5. **Cross-runtime parity** via the simple JSON+HMAC format that Go can read identically.
---
## 8. What this spec does NOT solve (and where it punts)
- **Per-row encryption of dataset PII**: subject manifests + audit logs are local; the underlying `workers_500k.parquet` is not encrypted. If staffing-client contract requires at-rest encryption, that's a separate concern handled at the storage tier (filesystem encryption, S3 SSE).
- **Right to explanation (GDPR Art. 22 / EU AI Act)**: this spec captures decisions that touched a subject; it does not require the model to explain WHY each decision was made in human-readable form. That's a separate Phase capturing model reasoning.
- **Adverse-impact statistics**: the comparator-pool snapshot per fill (per `AUDIT_PHASE_1_DISCOVERY` §10/C3) needs its own writer in the fill pipeline. This spec gives you the per-subject record; it doesn't cross-aggregate selection rates by protected class.
- **External tamper-evidence**: the HMAC chain is local. A motivated insider with access to both the audit log AND the signing key could rewrite history. For the staffing-client scale this is acceptable; for higher-stakes deployments a separate timestamping service or external transparency log would be additive.
---
## 9. Why this is the right shape for J's deployment
- It builds on what catalogd ALREADY ships (manifests, views, tombstones — the Iceberg-shape layer).
- It runs locally — no cloud infrastructure to license, monitor, audit, or pay for.
- Its primitives are JSON files an operator can read with `cat` and `jq`. Tamper-evidence works without trusting opaque crypto APIs.
- Its implementation is days, not weeks.
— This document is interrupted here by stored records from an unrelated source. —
File: src/rtl/psc_cnt_pkg.sv
// Shared constants for the prescaled up/down counter: the encodings used on
// the up_dn and sat_mode inputs.
package psc_cnt_pkg;

  // Count direction as presented on up_dn
  localparam logic DIR_UP = 1'b1;
  localparam logic DIR_DN = 1'b0;

  // Limit behaviour as presented on sat_mode
  localparam logic MODE_WRAP = 1'b0;
  localparam logic MODE_SAT  = 1'b1;

endpackage : psc_cnt_pkg

File: src/rtl/tick_prescaler.sv
// Free-running prescaler. It counts enabled clk cycles from 0 to PRE_MAX and
// raises tick combinationally for the whole cycle it sits at PRE_MAX. The
// tick period is therefore PRE_MAX+1 enabled cycles.
module tick_prescaler
  import psc_cnt_pkg::*;
#(
  parameter int               PRE_W   = 23,
  parameter logic [PRE_W-1:0] PRE_MAX = {PRE_W{1'b1}}
) (
  input  logic clk,
  input  logic reset,
  input  logic en,
  input  logic clr,
  output logic tick
);

  logic [PRE_W-1:0] pre_cnt_q;
  logic [PRE_W-1:0] pre_cnt_d;

  // Gating with en means that a frozen prescaler never emits a tick, even if it
  // happens to be stopped at the terminal value.
  assign tick = en && (pre_cnt_q == PRE_MAX);

  // Next prescaler value: clear beats wrap, wrap beats increment, else hold
  always_comb begin
    pre_cnt_d = pre_cnt_q;
    if (clr) begin
      pre_cnt_d = '0;
    end else if (tick) begin
      pre_cnt_d = '0;
    end else if (en) begin
      pre_cnt_d = pre_cnt_q + 1'b1;
    end
  end

  // Prescaler state register with asynchronous reset
  always_ff @(posedge clk or posedge reset) begin
    if (reset) begin
      pre_cnt_q <= '0;
    end else begin
      pre_cnt_q <= pre_cnt_d;
    end
  end

endmodule : tick_prescaler

File: src/rtl/prescaled_updown_counter.sv
// Prescaled up/down tick counter. A tick_prescaler divides clk; each tick
// steps a CNT_W-bit counter up or down, either wrapping or saturating at the
// limits. A registered tc pulse marks every tick taken at the limit in the
// active direction.
// Optional build macro PSC_STICKY_TC_EN adds a sticky tc_flag output, cleared
// by tc_ack or clr.
module prescaled_updown_counter
  import psc_cnt_pkg::*;
#(
  parameter int               CNT_W   = 4,
  parameter int               PRE_W   = 23,
  parameter logic [PRE_W-1:0] PRE_MAX = {PRE_W{1'b1}}
) (
  input  logic             clk,
  input  logic             reset,
  input  logic             en,
  input  logic             clr,
  input  logic             load,
  input  logic [CNT_W-1:0] load_val,
  input  logic             up_dn,
  input  logic             sat_mode,
  output logic [CNT_W-1:0] count,
  output logic             tick,
`ifdef PSC_STICKY_TC_EN
  output logic             tc_flag,
  input  logic             tc_ack,
`endif
  output logic             tc
);

  localparam logic [CNT_W-1:0] CNT_MAX = {CNT_W{1'b1}};

  logic [CNT_W-1:0] count_q;
  logic [CNT_W-1:0] count_d;
  logic [CNT_W-1:0] step_val;
  logic             tc_q;
  logic             tc_d;
  logic             at_limit;
  logic             hold_at_limit;

  tick_prescaler #(
    .PRE_W   (PRE_W),
    .PRE_MAX (PRE_MAX)
  ) u_prescaler (
    .clk   (clk),
    .reset (reset),
    .en    (en),
    .clr   (clr),
    .tick  (tick)
  );

  // Value the counter takes on a tick. Wrapping comes for free from the
  // modulo-2^CNT_W arithmetic; saturation just suppresses the step.
  always_comb begin
    at_limit      = (up_dn == DIR_UP) ? (count_q == CNT_MAX) : (count_q == '0);
    hold_at_limit = (sat_mode == MODE_SAT) && at_limit;
    step_val      = count_q;
    if (!hold_at_limit) begin
      step_val = (up_dn == DIR_UP) ? (count_q + 1'b1) : (count_q - 1'b1);
    end
  end

  // Counter and tc next state: clr > load > tick step > hold. tc only fires
  // when the step itself wins the edge.
  always_comb begin
    count_d = count_q;
    tc_d    = 1'b0;
    if (clr) begin
      count_d = '0;
    end else if (load) begin
      count_d = load_val;
    end else if (tick) begin
      count_d = step_val;
      tc_d    = at_limit;
    end
  end

  // Counter and tc registers with asynchronous reset
  always_ff @(posedge clk or posedge reset) begin
    if (reset) begin
      count_q <= '0;
      tc_q    <= 1'b0;
    end else begin
      count_q <= count_d;
      tc_q    <= tc_d;
    end
  end

  assign count = count_q;
  assign tc    = tc_q;

`ifdef PSC_STICKY_TC_EN
  logic tc_flag_q;
  logic tc_flag_d;

  // Sticky flag: clr clears, a new tc sets (winning over ack), ack clears
  always_comb begin
    tc_flag_d = tc_flag_q;
    if (clr) begin
      tc_flag_d = 1'b0;
    end else if (tc_d) begin
      tc_flag_d = 1'b1;
    end else if (tc_ack) begin
      tc_flag_d = 1'b0;
    end
  end

  // Sticky flag register with asynchronous reset
  always_ff @(posedge clk or posedge reset) begin
    if (reset) begin
      tc_flag_q <= 1'b0;
    end else begin
      tc_flag_q <= tc_flag_d;
    end
  end

  assign tc_flag = tc_flag_q;
`endif

endmodule : prescaled_updown_counter

File: config.mk
export PLATFORM = sky130hd
export DESIGN_NAME = prescaled_updown_counter
export DESIGN_NICKNAME = d
export VERILOG_FILES = /design/src/rtl/psc_cnt_pkg.sv /design/src/rtl/tick_prescaler.sv /design/src/rtl/prescaled_updown_counter.sv
export SDC_FILE = /design/constraint.sdc
export NUM_CORES = 1
export LEC_CHECK = 0
export CAP_MARGIN = 20
export CORE_AREA = 2 2 56 58
export CTS_BUF_LIST = sky130_fd_sc_hd__clkbuf_8
export CTS_CLUSTER_DIAMETER = 120
export DETAILED_ROUTE_END_ITERATION = 10
export DIE_AREA = 0 0 58 60
export GPL_ROUTABILITY_DRIVEN = 0
export GPL_TIMING_DRIVEN = 0
export PLACE_DENSITY_LB_ADDON = 0.12
export SKIP_LAST_GASP = 1
export SYNTH_ARGS = -nofsm -noshare
export SYNTH_HDL_FRONTEND = slang
export SYNTH_HIERARCHICAL = 1
export SYNTH_SLANG_ARGS = --single-unit
export TNS_END_PERCENT = 100
File: constraint.sdc
create_clock -name clk -period 4.1 [get_ports clk]
set_input_delay 0.82 -clock clk [delete_from_list [all_inputs] [get_ports clk]]
set_output_delay 0.82 -clock clk [all_outputs]
set_load 0.01 [all_outputs]
==> Word-level counts from Yosys, hierarchy flattened <==
Cells that the tools add are included.
W data, S select, Z words.
{ "word_totals": {"ff_bits": 28, "input_bits": 11, "output_inout_bits": 6, "word_cells": 27} }
{ "op_classes": {"n_addsub": 3, "n_eq_ne": 3, "muxes": 12, "reduce_logical": 6} }
{ "op_table": {"columns": ["op", "count"], "rows": [
  ["$mux W23", 3],
  ["$add A23 B1 Y23 const B", 1],
  ["$eq A23 B23 Y1 const B", 1],
  ["$mux W4", 5],
  ["$reduce_bool A3 Y1", 2],
  ["$add A4 B1 Y4 const B", 1],
  ["$eq A4 B4 Y1 const B", 1],
  ["$logic_not A4 Y1", 1],
  ["$mux W1", 4],
  ["$sub A4 B1 Y4 const B", 1],
  ["$ne A3 B3 Y1 const B", 1],
  ["$logic_and A1 B1 Y1", 2],
  ["$reduce_and A2 Y1", 1]
]} }

==> Depth between registers and ports, before layout <==
{ "depth": {"ltp_word": 7, "ltp_mapped": 8, "mapped_depth_nobuf": 8} }

==> Modules after synthesis <==
Netlist, hierarchy kept.
{ "by_module_without_submodules": {"columns": ["mod", "n_inst", "cells_per_inst", "area_each_um2", "seq_area_each_um2"], "rows": [
  ["tick_prescaler", 1, 134, 1247.4, 575.6],
  ["prescaled_updown_counter", 1, 49, 427.9, 125.1]
]} }

==> Worst setup path before layout <==
Ideal clock, no wire load.
{ "synth_path": {"kind": "in2out", "from": "input en", "to": "output tick", "arrival_ps": 1818, "required_ps": 3280, "slack_ps": 1462, "cell_stages": 4, "path_buffers": 1, "path_cell_list": "clkbuf_1 > nand4_1 > or3_1 > nor2_1"} }
{ "synth_between": {"elab_chain_len": 1} }
{ "synth_lines": {"columns": ["element", "line_no", "source"], "rows": [
  ["start: declaration", "prescaled_updown_counter.sv:16", "input logic en,"],
  ["$logic_and A1 B1 Y1", "tick_prescaler.sv:22", "assign tick = en && (pre_cnt_q == PRE_MAX);"],
  ["end: declaration", "prescaled_updown_counter.sv:23", "output logic tick,"]
]} }
No other way between the ends.

==> Worst setup path after layout <==
{ "layout_path": {"from": "register u_prescaler.pre_cnt_q[5]", "to": "output tick"} }
{ "layout_between": {"elab_chain_len": 2} }
{ "layout_lines": {"columns": ["element", "line_no", "source"], "rows": [
  ["start: declaration", "tick_prescaler.sv:17", "logic [PRE_W-1:0] pre_cnt_q;"],
  ["start signal: assignment", "tick_prescaler.sv:41", "pre_cnt_q <= pre_cnt_d;"],
  ["$eq A23 B23 Y1", "tick_prescaler.sv:22", null],
  ["$logic_and A1 B1 Y1", "tick_prescaler.sv:22", null]
]} }
No other way between the ends.

==> results summary <==
The flow ran to the end, and the final reports show no timing, DRC or antenna violations. The number of global-route vias before repair was 1395. The number of resized instances in the post-cts repair step came out at 0.

The number of I/O pins is 17. The total wirelength of the detailed-routed design is 3660 um. In the post-route analysis, the smallest setup slack over all paths is 0.668 ns. The highest cell delay on the worst timing path came out at 0.62 ns. The data required time of the critical path is 3.28 ns. The transition time at the pin with the least slew margin is 0.909 ns. The terminus of the critical flop-to-flop path is count[3]$_DFFE_PP0P_. The share of flip-flops with an asynchronous set or reset is 100%. The number of standard cells after synthesis came out at 183. The maximum count of clock buffers along a single path is 2. Based on the critical path, the design can be clocked at up to 291 MHz. The worst setup path is captured at an output port. The initial antenna violation count is 0. Walking the worst path, the cells encountered are nand4_4, or4_4, buf_6, nor2_1, clkdlybuf4s50_1.

The worst reg-to-reg path cell count is 8. The layout cell share with drive strength beyond 1 came out at 7.43%. The worst setup path is launched from a flop.

The net count after synthesis is 198. dfrtp_1 is the most common cell in the netlist. Data arrives at the worst endpoint at 2.61 ns. The headroom to the max-slew limit came out at 39.4%.

The global-route usage over all layers came out at 23.1%. In this run the number of H-tree levels came out at 1. The combinational cell fraction of total power came out at 11.6%. The post-cts hold buffer count came out at 0.

The initial core utilization came out at 57.7%. The most critical setup path has its startpoint at u_prescaler/pre_cnt_q[5]$_DFFE_PP0P_. The critical path crosses 5 cells after its start point. The count of unique library cells instantiated by Yosys came out at 42. The number of max-slew violations in the final report came out at 0. The net switching share of the total power came out at 22.1%.

The number of max-cap violations came out at 0. The area share of the leading cell type in the synthesized netlist came out at 41.8%. The type of the setup path with the least slack is reg2out.

After synthesis, the cell types taking the most area are dfrtp_1 42%, xnor2_1 5.2%, a21oi_1 4.5%. Each instance of the synthesized netlist takes up on average 9.15 um2. The kind of cell adding the most delay to the critical path is simple AND/OR/NAND/NOR gates. Buffers inserted during clock tree synthesis total 3. The flip-flop and latch count after synthesis came out at 28. The core region area is 2900 um2. The final antenna diode count is 0. Counting every sink on the clock net gives 28. Among all stages on the critical path, the largest delay is contributed by or4_4.

For this run the aggregate overflow at the end of global routing stands at 0. The post-route clock period utilization came out at 83.7%. TritonCTS built the clock tree.

Setup repair after global routing left no endpoint under its margin. Along the worst hold path, the cell count comes to 2. Counting instances in the post-synthesis netlist gives the leading cell types as 28 x dfrtp_1, 18 x nor2_1, 15 x a21oi_1. The flop-to-flop setup slack is 1.51 ns. After detailed routing, the number of vias per cell comes to 6.38. The pin count of the biggest net entering global routing came out at 24. Clock skew on the completed layout was measured at 0.00508 ns. The cell internal power dissipation came out at 0.443 mW. The number of enable flip-flop cells after synthesis is 0. The clock group share of total power came out at 37.5%.

The part of the total power dissipated in sequential elements came out at 50.9%. The overall die height came out at 60 um. The end point of the critical path is tick. The aggregate negative setup slack is 0 ns.

In this run the core area contains 20 standard-cell rows. The die covers 3480 um2. During placement, the flow inserted port buffers numbering 15. The post-detailed-route DRC marker count came out at 0. The buffers plus inverters on the worst setup path is 2. The biggest area consumer among synthesized cells is dfrtp_1. The maximum VDD drop is 0.000220 V. In this run the cell area of the synthesized design comes to 1680 um2.

The final antenna-violating net count came out at 0. The static power due to leakage is 0.748 nW. The most used flip-flop cell after synthesis is dfrtp_1. The minimum period implied by the final worst setup slack is 3.43 ns. The switching power total came out at 0.126 mW. The total iterations of the first detailed-routing run is 4. At the later pin of the worst-skew pair, clock insertion delay measures 0.27 ns. The worst register-to-register path begins at u_prescaler/pre_cnt_q[5]$_DFFE_PP0P_. The detailed router's first-iteration violation count is 86.

The first-pass GRT wire length came out at 6150 um. The synthesis-to-finish area growth is 15.7%. The filler cells instantiated in the layout total 249. The final net count came out at 218.

The hold violation total from the final report came out at 0. In the final routed layout, each cell accounts on average for 15.6 um. The yosys synthesis warning count is 6. The clock transition at the register clock pins on the worst setup and hold paths after CTS came out at 0.09 ns. The final-report setup violation count is 0. Along the worst path, the maximum fanout reaches 10. The floorplan step set the die width to 58 um.

For this run, the register share of the synthesized area comes to 41.8%. The total number of vias is 1499. The buffer count from post-CTS setup fixing came out at 0. The post-DP HPWL is 2750 um. CTS placed an instance of clkbuf_8 at the clock tree root.

The ratio of total power to cell area is 293 nW/um2. The worst slack at placement came out at 0.722 ns. The worst hold path belongs to the class reg2reg.
==> flip-flops by register name, indices dropped and copies added, names as in the netlist <==
signal,cells
u_prescaler/pre_cnt_q,23
count,4
tc,1
==> worst register-to-register path, stage by stage, from the launching register on <==
cell,delay (ns)
dfrtp_1,0.49
nand4_4,0.17
or4_4,0.62
buf_6,0.17
nor2_1,0.29
nor2_1,0.09
a31oi_2,0.28
a21oi_1,0.11
a311oi_1,0.28
==> per-stage QoR <==
stage	area (um2)	cells	utilization [%]	hold WS [ns]	total power, mW
final	1940	235	66.8	0.515	0.568
after global routing	1940	235	66.8	0.565	0.594
after CTS	1940	235	66.8	0.507	0.576
after detailed placement	1870	231	64.3	0.486	0.361
after global placement	1870	231	64.3	0.484	0.357
after floorplan	1680	183	-	0.463	0.333
==> power groups by stage <==
stage	Sequential (mW)	Combinational [mW]	Clock, mW
2_1_floorplan	0.294	0.0390	0
3_3_place_gp	0.294	0.0634	0
3_5_place_dp	0.294	0.0663	0
4_1_cts	0.289	0.0667	0.221
5_1_grt	0.291	0.0733	0.230
6_report	0.289	0.0658	0.213
==> kinds of logic after synthesis <==
| family | share of synthesized area (%) |
|---|---|
| AOI/OAI and AO/OA | 14.7 |
| xor gates and xnor gates | 7.32 |
| adders and majority gates | 3.44 |
| buffers and inverters | 3.29 |
| DFF | 41.8 |
| muxes | 1.19 |
| and+or+nand+nor | 28.2 |
==> per-layer routing <==
metal / vias to the layer above / track usage [%] / part of all wire (%)
met5: - / 0 / 0
met1: 733 / 29.7 / 44
li1: 709 / - / -
met2: 55 / 40.6 / 50
met3: 2 / 2.81 / 4.9
met4: 0 / 7.31 / 0.46
==> how the worst min path moves through the flow <==
stage / from / slack [ns] / end
after floorplan: u_prescaler/pre_cnt_q[22]$_DFFE_PP0P_ / 0.46 / u_prescaler/pre_cnt_q[22]$_DFFE_PP0P_
after global placement: u_prescaler/pre_cnt_q[22]$_DFFE_PP0P_ / 0.48 / u_prescaler/pre_cnt_q[22]$_DFFE_PP0P_
after detailed placement: u_prescaler/pre_cnt_q[22]$_DFFE_PP0P_ / 0.49 / u_prescaler/pre_cnt_q[22]$_DFFE_PP0P_
after CTS: u_prescaler/pre_cnt_q[22]$_DFFE_PP0P_ / 0.51 / u_prescaler/pre_cnt_q[22]$_DFFE_PP0P_
final: u_prescaler/pre_cnt_q[22]$_DFFE_PP0P_ / 0.51 / u_prescaler/pre_cnt_q[22]$_DFFE_PP0P_
after global routing: u_prescaler/pre_cnt_q[22]$_DFFE_PP0P_ / 0.57 / u_prescaler/pre_cnt_q[22]$_DFFE_PP0P_
==> final cells by class <==
class                   count  area, um2  share of cell area, %
multi-input cells         143        920                   47.4
clock inverters             1       30.0                   1.55
well taps                  33       41.3                   2.13
plain buffers               6       32.5                   1.68
flip-flops and latches     28        701                   36.2
clock buffers               3       41.3                   2.13
repair buffers             15        150                   7.75
inverters                   6       22.5                   1.16
==> layout by cell type (no fill, tap or decap), types with 2 or more instances in the layout <==
master / netlist / final
dfrtp_1: 28 / 28
nor2_1: 18 / 18
a21oi_1: 15 / 15
clkdlybuf4s50_1: 0 / 15
nand3_1: 13 / 13
xnor2_1: 10 / 10
o21ai_0: 9 / 9
nand2_1: 9 / 9
nor3_1: 8 / 8
inv_1: 6 / 6
or3_1: 6 / 6
or4_1: 5 / 5
nand4_1: 5 / 5
xor2_1: 4 / 4
nor4_1: 4 / 4
nand2b_1: 3 / 3
ha_1: 3 / 3
clkbuf_8: 0 / 3
clkbuf_1: 3 / 3
o31ai_1: 3 / 3
mux2i_1: 2 / 2
buf_2: 2 / 2
a31oi_1: 2 / 2
nor2b_1: 2 / 2
a311oi_1: 2 / 2
and3_1: 2 / 2
o211ai_1: 2 / 2
Power figures use the tool's default switching activity.
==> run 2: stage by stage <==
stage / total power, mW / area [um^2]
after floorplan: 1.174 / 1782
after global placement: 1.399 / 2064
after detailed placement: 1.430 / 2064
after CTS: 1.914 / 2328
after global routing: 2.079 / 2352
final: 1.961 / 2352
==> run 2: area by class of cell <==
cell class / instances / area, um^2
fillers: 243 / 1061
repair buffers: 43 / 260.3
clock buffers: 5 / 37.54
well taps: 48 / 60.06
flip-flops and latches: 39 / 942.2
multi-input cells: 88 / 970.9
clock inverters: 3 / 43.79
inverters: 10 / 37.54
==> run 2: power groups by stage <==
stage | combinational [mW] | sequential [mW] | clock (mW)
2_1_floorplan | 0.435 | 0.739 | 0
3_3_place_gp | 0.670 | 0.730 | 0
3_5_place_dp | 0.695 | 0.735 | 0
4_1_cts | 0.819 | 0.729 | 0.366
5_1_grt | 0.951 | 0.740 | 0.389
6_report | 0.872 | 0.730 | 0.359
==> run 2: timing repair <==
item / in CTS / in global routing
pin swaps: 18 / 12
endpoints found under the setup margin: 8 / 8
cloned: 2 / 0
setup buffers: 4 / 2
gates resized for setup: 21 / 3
[src/rtl/vend_sequencer.sv]
// Vending-machine control FSM: accumulates coin credit, vends on select, then
// pays change (or a cancel refund) out one unit at a time, GAP cycles apart.
module vend_sequencer #(
  parameter int PRICE       = 5,
  parameter int VEND_CYCLES = 4,
  parameter int GAP         = 3
) (
  input  logic       clk,
  input  logic       reset,
  input  logic       coin1,
  input  logic       coin2,
  input  logic       coin5,
  input  logic       select,
  input  logic       cancel,
  output logic [3:0] credit,
  output logic [3:0] change,
  output logic       vend,
  output logic       change_pulse,
  output logic       coin_reject,
  output logic       busy
);

  localparam int VW = (VEND_CYCLES > 1) ? $clog2(VEND_CYCLES) : 1;
  localparam int GW = (GAP > 1) ? $clog2(GAP) : 1;
  localparam logic [VW-1:0] VEND_LOAD = VW'(VEND_CYCLES - 1);
  localparam logic [GW-1:0] GAP_LOAD  = GW'(GAP - 1);
  localparam logic [3:0]    PRICE_C   = 4'(PRICE);

  typedef enum logic [1:0] {IDLE, CREDIT, VEND, PAYOUT} state_t;

  state_t          state, state_n;
  logic [3:0]      credit_n, change_n;
  logic            vend_n, pulse_n, reject_n, busy_n;
  logic [VW-1:0]   vcnt, vcnt_n;
  logic [GW-1:0]   gcnt, gcnt_n;
  logic [1:0]      coin_cnt;
  logic [3:0]      coin_val;
  logic            any_coin;

  always_comb begin
    coin_cnt = {1'b0, coin1} + {1'b0, coin2} + {1'b0, coin5};
    any_coin = coin1 | coin2 | coin5;
    coin_val = 4'd0;
    if (coin1) coin_val = 4'd1;
    if (coin2) coin_val = 4'd2;
    if (coin5) coin_val = 4'd5;
  end

  always_comb begin
    state_n  = state;
    credit_n = credit;
    change_n = change;
    vend_n   = 1'b0;
    pulse_n  = 1'b0;
    reject_n = 1'b0;
    busy_n   = busy;
    vcnt_n   = vcnt;
    gcnt_n   = gcnt;
    case (state)
      IDLE, CREDIT: begin
        // cancel beats select beats coins; a coin beside a taken command is refused
        if (cancel && credit != 4'd0) begin
          change_n = credit;
          credit_n = 4'd0;
          busy_n   = 1'b1;
          gcnt_n   = GAP_LOAD;
          state_n  = PAYOUT;
          reject_n = any_coin;
        end else if (select && credit >= PRICE_C) begin
          change_n = credit - PRICE_C;
          credit_n = 4'd0;
          vend_n   = 1'b1;
          busy_n   = 1'b1;
          vcnt_n   = VEND_LOAD;
          state_n  = VEND;
          reject_n = any_coin;
        end else if (any_coin) begin
          if (coin_cnt == 2'd1 && credit < PRICE_C) begin
            credit_n = credit + coin_val;
            state_n  = CREDIT;
          end else begin
            reject_n = 1'b1;
          end
        end
      end
      VEND: begin
        reject_n = any_coin;
        if (vcnt == '0) begin
          gcnt_n  = GAP_LOAD;
          state_n = PAYOUT;
        end else begin
          vcnt_n = vcnt - 1'b1;
          vend_n = 1'b1;
        end
      end
      PAYOUT: begin
        reject_n = any_coin;
        if (change == 4'd0) begin
          busy_n  = 1'b0;
          state_n = IDLE;
        end else if (gcnt == '0) begin
          pulse_n  = 1'b1;
          change_n = change - 4'd1;
          gcnt_n   = GAP_LOAD;
        end else begin
          gcnt_n = gcnt - 1'b1;
        end
      end
      default: state_n = IDLE;
    endcase
  end

  always_ff @(posedge clk or posedge reset) begin
    if (reset) begin
      state        <= IDLE;
      credit       <= 4'd0;
      change       <= 4'd0;
      vend         <= 1'b0;
      change_pulse <= 1'b0;
      coin_reject  <= 1'b0;
      busy         <= 1'b0;
      vcnt         <= '0;
      gcnt         <= '0;
    end else begin
      state        <= state_n;
      credit       <= credit_n;
      change       <= change_n;
      vend         <= vend_n;
      change_pulse <= pulse_n;
      coin_reject  <= reject_n;
      busy         <= busy_n;
      vcnt         <= vcnt_n;
      gcnt         <= gcnt_n;
    end
  end

endmodule
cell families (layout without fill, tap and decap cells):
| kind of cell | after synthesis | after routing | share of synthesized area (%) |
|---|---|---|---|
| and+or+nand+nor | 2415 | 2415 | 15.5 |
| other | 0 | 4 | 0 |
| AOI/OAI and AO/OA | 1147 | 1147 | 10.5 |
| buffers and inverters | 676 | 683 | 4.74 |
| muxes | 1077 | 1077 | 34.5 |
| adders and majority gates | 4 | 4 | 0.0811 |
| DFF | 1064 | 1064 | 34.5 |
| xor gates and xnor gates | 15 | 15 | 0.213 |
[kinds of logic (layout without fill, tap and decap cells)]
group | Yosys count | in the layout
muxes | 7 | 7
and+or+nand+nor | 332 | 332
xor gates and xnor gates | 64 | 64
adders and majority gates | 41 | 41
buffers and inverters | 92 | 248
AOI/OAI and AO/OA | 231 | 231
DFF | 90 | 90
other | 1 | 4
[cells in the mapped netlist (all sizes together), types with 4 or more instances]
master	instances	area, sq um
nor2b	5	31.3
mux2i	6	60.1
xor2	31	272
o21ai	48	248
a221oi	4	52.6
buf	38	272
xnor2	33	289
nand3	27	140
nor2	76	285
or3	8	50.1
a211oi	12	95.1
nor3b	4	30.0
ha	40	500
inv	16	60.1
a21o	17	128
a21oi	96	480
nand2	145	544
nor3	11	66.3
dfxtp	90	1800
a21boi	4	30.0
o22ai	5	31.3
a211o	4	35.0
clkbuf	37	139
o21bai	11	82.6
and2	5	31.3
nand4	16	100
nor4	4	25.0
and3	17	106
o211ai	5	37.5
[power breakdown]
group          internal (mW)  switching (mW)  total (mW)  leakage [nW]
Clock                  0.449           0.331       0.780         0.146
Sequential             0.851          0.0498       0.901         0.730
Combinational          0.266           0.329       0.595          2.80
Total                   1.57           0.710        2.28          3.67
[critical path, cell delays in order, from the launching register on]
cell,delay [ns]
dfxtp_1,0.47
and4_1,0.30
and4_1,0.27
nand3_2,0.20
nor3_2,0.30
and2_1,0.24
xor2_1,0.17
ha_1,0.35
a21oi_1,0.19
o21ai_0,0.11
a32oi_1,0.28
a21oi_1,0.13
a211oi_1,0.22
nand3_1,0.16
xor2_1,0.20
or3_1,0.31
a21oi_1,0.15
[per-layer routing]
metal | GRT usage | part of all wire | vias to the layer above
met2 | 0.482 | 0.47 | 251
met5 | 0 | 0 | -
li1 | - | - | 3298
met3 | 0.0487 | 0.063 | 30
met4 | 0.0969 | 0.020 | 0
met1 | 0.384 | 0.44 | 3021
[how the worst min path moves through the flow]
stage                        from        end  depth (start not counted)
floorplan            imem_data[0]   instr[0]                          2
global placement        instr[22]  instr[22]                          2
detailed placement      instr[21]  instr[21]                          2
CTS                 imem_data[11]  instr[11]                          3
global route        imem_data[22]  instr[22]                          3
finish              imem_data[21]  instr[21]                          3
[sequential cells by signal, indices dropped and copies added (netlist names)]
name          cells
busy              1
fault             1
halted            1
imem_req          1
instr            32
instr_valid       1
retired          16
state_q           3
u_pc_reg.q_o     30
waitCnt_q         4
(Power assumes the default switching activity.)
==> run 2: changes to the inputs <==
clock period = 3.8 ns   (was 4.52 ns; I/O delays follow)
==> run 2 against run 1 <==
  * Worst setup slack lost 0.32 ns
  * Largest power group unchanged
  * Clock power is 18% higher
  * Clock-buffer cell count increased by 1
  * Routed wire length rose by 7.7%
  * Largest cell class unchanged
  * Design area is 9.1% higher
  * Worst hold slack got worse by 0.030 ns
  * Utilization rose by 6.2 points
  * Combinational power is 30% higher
The timeline matches the staffing-client launch window without forcing them to wait on a SaaS-tier identity service that doesn't fit their data residency posture.
- It is COMPATIBLE with the IDENTITY_SERVICE_DESIGN v3 path if the staffing client later requires SOC2 Type II — the v1 subject manifests can be migrated into a separate identity daemon when the scale demands it. But that's deferred until demand exists, not built speculatively.
This is the LOCAL-FIRST audit trail. It exists because the SaaS-tier version doesn't fit the deployment model J actually has.
---
## 10. Spec boundary
**Stable in v1 (changing requires v2):**
- File layout: `data/_catalog/subjects/<id>.json` + `data/_catalog/subjects/<id>.audit.jsonl`
- JSON schemas in §2 + §3 (additive fields OK; renames/removals require v2)
- HMAC algorithm: HMAC-SHA256 with key from sealed file
- Chain semantics: `prev_chain_hash` references previous row's `row_hmac`
- Vertical default: `unknown` with fail-closed routing
- Consent state machine in §2.1
- Audit-row write requirements in §3.2
**Implementation-specific (free to change):**
- Storage backend (file system v1; SQLite or Postgres acceptable as long as JSON shapes round-trip)
- HTTP endpoint exact shape (body schema is spec; status codes / headers are implementation)
- Backfill ETL details
**Reserved for v2:**
- Per-row encryption (when staffing-client contract requires it)
- External tamper-evidence anchor (when SOC2 Type II in scope)
- Cross-tenant subject isolation (when multi-tenant in scope)
---
## Change log
- 2026-05-03 — v1 initial draft. Builds on catalogd primitives that already exist. Smaller than IDENTITY_SERVICE_DESIGN v3 by ~4× because it doesn't propose a new daemon.